- Dry socket can happen when a tooth is extracted but fails to heal normally.
- It most commonly develops in the empty socket of extracted wisdom teeth.
- Your dentist can take certain precautions but prevention largely rests on your shoulders.
- There are many simple measures you can take to lower your risk of dry socket.
Usually, recovering from having a tooth extracted goes off without a hitch, but occasionally – about 1-4% of the time – patients go on to develop a complication called alveolar osteitis, also known as dry socket.
When the empty socket doesn’t heal properly, pain, headache, spasms and swelling can develop.
Here we outline the steps you can take to help the healing process to proper completion.

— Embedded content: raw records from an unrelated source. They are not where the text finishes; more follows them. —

--- src/sv/bst_pkg.sv ---
// ---------------------------------------------------------------------------
// bst_pkg
// Shared constants and types of the bidirectional session table.
// ---------------------------------------------------------------------------
`default_nettype none

package bst_pkg;

  localparam int unsigned SESSIONS = 64;
  localparam int unsigned IDX_W    = (SESSIONS > 1) ? $clog2(SESSIONS) : 1;
  localparam int unsigned CNT_W    = $clog2(SESSIONS + 1);
  localparam int unsigned OIDX_W   = 6;

  localparam logic [7:0] PROTO_TCP = 8'd6;
  localparam logic [7:0] PROTO_UDP = 8'd17;

  typedef struct packed {
    logic [31:0] src_addr;
    logic [31:0] dst_addr;
    logic [15:0] src_port;
    logic [15:0] dst_port;
  } tuple_t;

  localparam int unsigned TUPLE_W = $bits(tuple_t);

  typedef struct packed {
    logic              accepted;
    logic [OIDX_W-1:0] session_index;
    logic              new_session;
    logic              reversed;
    logic              table_full;
  } result_t;

  // Control bundle from the scan controller to the session memory.
  typedef struct packed {
    logic             rd_en;
    logic [IDX_W-1:0] rd_addr;
    logic             wr_en;
    logic [IDX_W-1:0] wr_addr;
    tuple_t           wr_data;
  } ram_req_t;

  typedef enum logic [1:0] {
    ST_IDLE,
    ST_SCAN,
    ST_DONE
  } state_e;

endpackage

`default_nettype wire

--- src/sv/bst_req_if.sv ---
// ---------------------------------------------------------------------------
// bst_req_if
// Packet request channel: valid/ready handshake with the packet tuple.
// ---------------------------------------------------------------------------
`default_nettype none

interface bst_req_if;
  logic        valid;
  logic        ready;
  logic [31:0] src_addr;
  logic [31:0] dst_addr;
  logic [15:0] src_port;
  logic [15:0] dst_port;
  logic [7:0]  ip_protocol;

  modport source (
    output valid, src_addr, dst_addr, src_port, dst_port, ip_protocol,
    input  ready
  );

  modport sink (
    input  valid, src_addr, dst_addr, src_port, dst_port, ip_protocol,
    output ready
  );
endinterface

`default_nettype wire

--- src/sv/bst_rsp_if.sv ---
// ---------------------------------------------------------------------------
// bst_rsp_if
// Result channel: valid/ready handshake with the session lookup result.
// ---------------------------------------------------------------------------
`default_nettype none

interface bst_rsp_if;
  logic       valid;
  logic       ready;
  logic       accepted;
  logic [5:0] session_index;
  logic       new_session;
  logic       reversed;
  logic       table_full;

  modport source (
    output valid, accepted, session_index, new_session, reversed, table_full,
    input  ready
  );

  modport sink (
    input  valid, accepted, session_index, new_session, reversed, table_full,
    output ready
  );
endinterface

`default_nettype wire

--- src/sv/bst_ctrl.sv ---
// ---------------------------------------------------------------------------
// bst_ctrl
// Scan controller: walks stored sessions, matches both ways, appends new.
// ---------------------------------------------------------------------------
`default_nettype none

module bst_ctrl (
  input  wire logic              clk_i,
  input  wire logic              rst_ni,
  bst_req_if.sink                req_i,
  bst_rsp_if.source              rsp_o,
  output bst_pkg::ram_req_t      ram_req_o,
  input  wire bst_pkg::tuple_t   ram_rdata_i
);

  import bst_pkg::*;

  state_e           state_q, state_d;
  tuple_t           key_q, key_d;
  logic [CNT_W-1:0] idx_q, idx_d;
  logic [CNT_W-1:0] count_q, count_d;
  result_t          res_q, res_d;
  logic             ins_q, ins_d;
  logic             out_valid_q, out_valid_d;
  result_t          out_res_q, out_res_d;

  logic direct;
  logic swapped;
  logic last;
  logic out_free;
  logic proto_ok;

  assign direct  = (ram_rdata_i == key_q);
  assign swapped = (ram_rdata_i.src_addr == key_q.dst_addr) &&
                   (ram_rdata_i.dst_addr == key_q.src_addr) &&
                   (ram_rdata_i.src_port == key_q.dst_port) &&
                   (ram_rdata_i.dst_port == key_q.src_port);
  assign last     = (CNT_W'(idx_q + CNT_W'(1)) == count_q);
  assign out_free = !out_valid_q || rsp_o.ready;
  assign proto_ok = (req_i.ip_protocol == PROTO_TCP) ||
                    (req_i.ip_protocol == PROTO_UDP);

  assign req_i.ready = (state_q == ST_IDLE);

  always_comb begin
    state_d     = state_q;
    key_d       = key_q;
    idx_d       = idx_q;
    count_d     = count_q;
    res_d       = res_q;
    ins_d       = ins_q;
    out_valid_d = out_valid_q && !rsp_o.ready;
    out_res_d   = out_res_q;

    ram_req_o         = '0;
    ram_req_o.rd_addr = IDX_W'(idx_q + CNT_W'(1));
    ram_req_o.wr_addr = IDX_W'(count_q);
    ram_req_o.wr_data = key_q;

    case (state_q)
      ST_IDLE: begin
        if (req_i.valid) begin
          key_d.src_addr = req_i.src_addr;
          key_d.dst_addr = req_i.dst_addr;
          key_d.src_port = req_i.src_port;
          key_d.dst_port = req_i.dst_port;
          idx_d          = '0;
          res_d          = '0;
          ins_d          = 1'b0;
          if (!proto_ok) begin
            state_d = ST_DONE;
          end else if (count_q == '0) begin
            // empty table: append at entry 0
            res_d.accepted    = 1'b1;
            res_d.new_session = 1'b1;
            ins_d             = 1'b1;
            state_d           = ST_DONE;
          end else begin
            ram_req_o.rd_en   = 1'b1;
            ram_req_o.rd_addr = '0;
            state_d           = ST_SCAN;
          end
        end
      end

      ST_SCAN: begin
        if (direct || swapped) begin
          res_d.accepted      = 1'b1;
          res_d.session_index = OIDX_W'(idx_q);
          res_d.reversed      = !direct;
          state_d             = ST_DONE;
        end else if (last) begin
          if (count_q == CNT_W'(SESSIONS)) begin
            res_d.table_full = 1'b1;
          end else begin
            res_d.accepted      = 1'b1;
            res_d.new_session   = 1'b1;
            res_d.session_index = OIDX_W'(count_q);
            ins_d               = 1'b1;
          end
          state_d = ST_DONE;
        end else begin
          idx_d           = CNT_W'(idx_q + CNT_W'(1));
          ram_req_o.rd_en = 1'b1;
        end
      end

      ST_DONE: begin
        if (out_free) begin
          out_valid_d = 1'b1;
          out_res_d   = res_q;
          if (ins_q) begin
            ram_req_o.wr_en = 1'b1;
            count_d         = CNT_W'(count_q + CNT_W'(1));
          end
          state_d = ST_IDLE;
        end
      end

      default: begin
        state_d = ST_IDLE;
      end
    endcase
  end

  always_ff @(posedge clk_i or negedge rst_ni) begin
    if (!rst_ni) begin
      state_q     <= ST_IDLE;
      count_q     <= '0;
      out_valid_q <= 1'b0;
    end else begin
      state_q     <= state_d;
      count_q     <= count_d;
      out_valid_q <= out_valid_d;
    end
  end

  always_ff @(posedge clk_i) begin
    key_q     <= key_d;
    idx_q     <= idx_d;
    res_q     <= res_d;
    ins_q     <= ins_d;
    out_res_q <= out_res_d;
  end

  assign rsp_o.valid         = out_valid_q;
  assign rsp_o.accepted      = out_res_q.accepted;
  assign rsp_o.session_index = out_res_q.session_index;
  assign rsp_o.new_session   = out_res_q.new_session;
  assign rsp_o.reversed      = out_res_q.reversed;
  assign rsp_o.table_full    = out_res_q.table_full;

endmodule

`default_nettype wire

--- src/flat_wrapper.sv ---
// flat-port wrapper written by rule: the top's interface ports become plain ports
module bst_ctrl_flat import bst_pkg::*;
  (clk_i, rst_ni, ram_req_o, ram_rdata_i, req_i_valid, req_i_src_addr, req_i_dst_addr, req_i_src_port, req_i_dst_port, req_i_ip_protocol, req_i_ready, rsp_o_valid, rsp_o_accepted, rsp_o_session_index, rsp_o_new_session, rsp_o_reversed, rsp_o_table_full, rsp_o_ready);
  bst_req_if req_i_i ();
  bst_rsp_if rsp_o_i ();
  input  wire logic clk_i;
  input  wire logic rst_ni;
  output bst_pkg::ram_req_t ram_req_o;
  input  wire bst_pkg::tuple_t ram_rdata_i;
  input wire logic [$bits(req_i_i.valid)-1:0] req_i_valid;
  input wire logic [$bits(req_i_i.src_addr)-1:0] req_i_src_addr;
  input wire logic [$bits(req_i_i.dst_addr)-1:0] req_i_dst_addr;
  input wire logic [$bits(req_i_i.src_port)-1:0] req_i_src_port;
  input wire logic [$bits(req_i_i.dst_port)-1:0] req_i_dst_port;
  input wire logic [$bits(req_i_i.ip_protocol)-1:0] req_i_ip_protocol;
  output wire logic [$bits(req_i_i.ready)-1:0] req_i_ready;
  output wire logic [$bits(rsp_o_i.valid)-1:0] rsp_o_valid;
  output wire logic [$bits(rsp_o_i.accepted)-1:0] rsp_o_accepted;
  output wire logic [$bits(rsp_o_i.session_index)-1:0] rsp_o_session_index;
  output wire logic [$bits(rsp_o_i.new_session)-1:0] rsp_o_new_session;
  output wire logic [$bits(rsp_o_i.reversed)-1:0] rsp_o_reversed;
  output wire logic [$bits(rsp_o_i.table_full)-1:0] rsp_o_table_full;
  input wire logic [$bits(rsp_o_i.ready)-1:0] rsp_o_ready;
  assign req_i_i.valid = req_i_valid;
  assign req_i_i.src_addr = req_i_src_addr;
  assign req_i_i.dst_addr = req_i_dst_addr;
  assign req_i_i.src_port = req_i_src_port;
  assign req_i_i.dst_port = req_i_dst_port;
  assign req_i_i.ip_protocol = req_i_ip_protocol;
  assign req_i_ready = req_i_i.ready;
  assign rsp_o_valid = rsp_o_i.valid;
  assign rsp_o_accepted = rsp_o_i.accepted;
  assign rsp_o_session_index = rsp_o_i.session_index;
  assign rsp_o_new_session = rsp_o_i.new_session;
  assign rsp_o_reversed = rsp_o_i.reversed;
  assign rsp_o_table_full = rsp_o_i.table_full;
  assign rsp_o_i.ready = rsp_o_ready;
  bst_ctrl u_core (.clk_i(clk_i), .rst_ni(rst_ni), .req_i(req_i_i), .rsp_o(rsp_o_i), .ram_req_o(ram_req_o), .ram_rdata_i(ram_rdata_i));
endmodule
--- config.mk ---
export PLATFORM = sky130hd
export DESIGN_NAME = bst_ctrl_flat
export DESIGN_NICKNAME = d
export VERILOG_FILES = /design/src/sv/bst_pkg.sv /design/src/sv/bst_req_if.sv /design/src/sv/bst_rsp_if.sv /design/src/sv/bst_ctrl.sv /design/src/flat_wrapper.sv
export SDC_FILE = /design/constraint.sdc
export NUM_CORES = 1
export LEC_CHECK = 0
export CORE_AREA = 2 2 126 128
export CTS_CLUSTER_DIAMETER = 120
export DETAILED_ROUTE_END_ITERATION = 12
export DIE_AREA = 0 0 128 130
export DONT_BUFFER_PORTS = 1
export PLACE_DENSITY = 0.64
export SYNTH_ARGS = -nofsm -noshare
export SYNTH_HDL_FRONTEND = slang
export SYNTH_SLANG_ARGS = --single-unit
--- constraint.sdc ---
create_clock -name clk_i -period 20.6 [get_ports clk_i]
set_input_delay 5.15 -clock clk_i [delete_from_list [all_inputs] [get_ports clk_i]]
set_output_delay 5.15 -clock clk_i [all_outputs]
set_load 0.05 [all_outputs]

What exactly is dry socket?
Having your wisdom teeth pulled is almost a rite of passage into young adulthood. According to the American Public Health Association, some 10 million wisdom teeth are removed each year.
Of course, wisdom teeth aren’t the only ones that may require removal. The Centers for Disease Control and Prevention note that by age 50, we lose an average of 12 teeth. Among adults 65-74 years of age, some 26% have no teeth at all.
Dry socket is a painful condition that may develop 1-3 days after a tooth is removed. The condition is related to the breakdown or loss of the clot that normally covers and protects the socket where the tooth used to be.
This clot is essential as it provides the foundation for new bone growth as well as for the development of soft tissue over the clot.
Consequences of clot loss
When the clot is lost or disturbed, it leaves the bone and nerves at the site exposed. When proper healing is disrupted, serious pain, bad breath and possibly a bad taste in the mouth can develop. The socket becomes inflamed and can fill with food matter, adding to the pain.
Also, the intense pain signals may stimulate nerves extending from the jaw toward the ear and neck. Unfortunately, this pain doesn’t respond to over-the-counter painkillers.
In addition, headache, insomnia, dizziness, jaw muscle spasms and swelling of local lymph glands are also common features of the condition.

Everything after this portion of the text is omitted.